"K—kamu mau ngapain, Mas?"
Pertanyaan Naomi dibalas Adrian dengan pagutan kasar pada bibirnya. Adrian sama sekali tak memberinya kesempatan untuk melihat kamar, atau menarik nafas lega karena memiliki ruang kamar yang besar mewah. Pria itu malah memberondongnya dengan ciuman bertubi-tubi.
Butuh waktu beberapa detik hingga Naomi sadar kalau Adrian sedang menciumnya. Bola matanya sontak membelalak dengan nafas yang ngos-ngosan.
Astaga!
Ini pertama kalinya bagi Naomi. Bibir polosnya disentuh oleh pria. Bukan cuma sentuhan biasa, tapi pagutan kasar, lumatan, sesapan layaknya gula yang diserbu oleh ribuan semut. Rasanya bibir tipis Naomi akan bengkak sekejap lagi. Mana asupan udara tinggal sedikit di paru-parunya.

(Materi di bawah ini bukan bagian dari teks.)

Background: an optimization exercise with open tools, aiming at small area. Do not read the settings as production practice. The RTL was checked by simulation tests, not by an equivalence proof against the original design. Power is estimated from default activity; no workload was simulated.

Setup of job 101:
==> flow/design.v <==
module dist_feed #(
    parameter int DW     = 64,
    parameter int QDEPTH = 4
) (
    input  logic          clk,
    input  logic          rst,
    input  logic          sv_wr_en,
    input  logic [2:0]    sv_wr_idx,
    input  logic [DW-1:0] sv_wr_data,
    input  logic          sv_commit,
    input  logic          q_valid,
    input  logic [DW-1:0] q_data,
    output logic          q_ready,
    output logic [DW-1:0] query,
    output logic [DW-1:0] search_0,
    output logic [DW-1:0] search_1,
    output logic [DW-1:0] search_2,
    output logic [DW-1:0] search_3,
    output logic [DW-1:0] search_4,
    output logic [DW-1:0] search_5,
    output logic [DW-1:0] search_6,
    output logic [DW-1:0] search_7,
    output logic          in_valid,
    output logic          commit_err,
    output logic [15:0]   q_count
);
    logic [DW-1:0] shadow   [8];
    logic [DW-1:0] active   [8];
    logic [DW-1:0] fifo_mem [4];
    logic [7:0]    mask, wr_sel, mask_wr;
    logic [1:0]    rd_ptr, last_ptr;
    logic [3:0]    wr_oh, wr_oh_n, fifo_ld, fifo_hold;
    logic [2:0]    fifo_count;
    logic          running, pending, pending_n, commit_ok, push, pop;
    always_comb begin
        wr_sel    = sv_wr_en ? (8'h01 << sv_wr_idx) : 8'h00;
        mask_wr   = mask | wr_sel;
        commit_ok = sv_commit && (mask_wr == 8'hFF);
        q_ready   = !fifo_count[2];
        push      = q_valid && q_ready;
        pop       = running && (fifo_count != 3'd0);
    end
    always_ff @(posedge clk or negedge rst) begin
        if (!rst) begin
            running    <= 1'b0;
            mask       <= 8'h00;
            commit_err <= 1'b0;
        end else begin
            if (commit_ok) begin
                running <= 1'b1;
                mask    <= 8'h00;
            end else begin
                mask <= mask_wr;
                if (sv_commit) commit_err <= 1'b1;
            end
        end
    end
    always_ff @(posedge clk) begin
        pending   <= commit_ok;
        pending_n <= !commit_ok;
    end
    always_ff @(posedge clk) begin
        for (int k = 0; k < 8; k++) begin
            if (wr_sel[k]) shadow[k] <= sv_wr_data;
            active[k] <= ({DW{pending}} & shadow[k]) | ({DW{pending_n}} & active[k]);
        end
    end
    always_comb begin
        fifo_ld   = {4{push}} & wr_oh;
        fifo_hold = {4{!push}} | wr_oh_n;
    end
    always_ff @(posedge clk) begin
        for (int i = 0; i < 4; i++)
            fifo_mem[i] <= ({DW{fifo_ld[i]}} & q_data) | ({DW{fifo_hold[i]}} & fifo_mem[i]);
    end
    always_ff @(posedge clk or negedge rst) begin
        if (!rst) begin
            wr_oh      <= 4'b0001;
            wr_oh_n    <= 4'b1110;
            rd_ptr     <= '0;
            fifo_count <= '0;
            in_valid   <= 1'b0;
        end else begin
            in_valid <= pop;
            if (push) begin
                wr_oh   <= {wr_oh[2:0], wr_oh[3]};
                wr_oh_n <= {wr_oh_n[2:0], wr_oh_n[3]};
            end
            if (pop)  rd_ptr <= rd_ptr + 1'b1;
            case ({push, pop})
                2'b10:   fifo_count <= fifo_count + 1'b1;
                2'b01:   fifo_count <= fifo_count - 1'b1;
                default: fifo_count <= fifo_count;
            endcase
        end
    end
    logic [3:0] last_sel;
    assign last_ptr = rd_ptr - 1'b1;
    assign last_sel = 4'b0001 << last_ptr;
    always_comb begin
        query = '0;
        for (int i = 0; i < 4; i++)
            query |= {DW{last_sel[i]}} & fifo_mem[i];
    end
    assign search_0 = active[0];
    assign search_1 = active[1];
    assign search_2 = active[2];
    assign search_3 = active[3];
    assign search_4 = active[4];
    assign search_5 = active[5];
    assign search_6 = active[6];
    assign search_7 = active[7];
    logic [15:0] cnt;
    always_ff @(posedge clk or negedge rst) begin
        if (!rst)                             cnt <= 16'h0000;
        else if (in_valid && cnt != 16'hFFFF) cnt <= cnt + 16'h0001;
    end
    assign q_count = cnt;
endmodule
Settings: LEC_CHECK=0, CAP_MARGIN=0, CORE_MARGIN=2, CORE_UTILIZATION=60, SLEW_MARGIN=0; clock period 5.0 ns.
standard.sh (not shown) runs the stock make flow with config.mk's settings and CLKGATE_MAP_FILE= SYNTH_SCRIPT=/design/flow/synth_recipe.tcl, a recipe that flattens the netlist after the stock synthesis.
==> flow/flow/run.sh <==
#!/bin/bash
# Layout flow: the standard ORFS flow (standard.sh, standard synthesis unchanged) with
#  - port buffers made of buf_1 instead of the default clkdlybuf4s50_1,
#  - clock tree of clkbuf_8 leaves, 18 sinks per cluster, without dummy loads.
# Each port still gets its own buffer; clock period and constraints are the standard flow's.
set -euo pipefail
export BUFFER_PORTS_ARGS="-buffer_cell sky130_fd_sc_hd__buf_1"
export CTS_ARGS="-sink_clustering_enable -repair_clock_nets -dont_use_dummy_load -buf_list {sky130_fd_sc_hd__clkbuf_8} -sink_clustering_size 18 -sink_clustering_max_diameter 60"
bash standard.sh > standard.log 2>&1
Looking at the reports, job 101 completed the entire flow and the layout it produced met the timing, DRC and antenna checks.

"Humfff—" Naomi mendorong dada bidang Adrian agar menjauh dan melepas pagutannya, jika tidak ingin ia mati kehabisan nafas. Tapi, semua itu sia-sia karena suaminya malah makin agresif, kembali menyatukan bibir, mendorong tengkuknya agar ciuman lebih leluasa dan dalam.
Adrian tetaplah Adrian, seorang pria dewasa yang telah cukup lama menyandang status duda. Yah, walau pernah beberapa kali mengikuti saran sahabatnya untuk one nigth stand dengan wanita bayaran, tapi mendapati daging segar di depannya, seekor kucing biasa saja tetap akan memangsa, bukan? Begitu juga seorang Adrian.
Apalagi saat suara lenguhan Naomi 'eugh' memenuhi ruang pendengarannya, membuat hasrat dalam dadanya makin bergejolak. Adrian makin tak sabaran hendak membawa miliknya menuju ke puncak kenikmatan bersama Naomi.
Peduli amat Naomi akan berpikir buruk tentangnya, yang penting malam ini dia bisa melepaskan hasrat kejantanannya.
"Mas, aku bisa mati kehabisan nafas," keluh Naomi dengan posisinya yang ditindih dari atas.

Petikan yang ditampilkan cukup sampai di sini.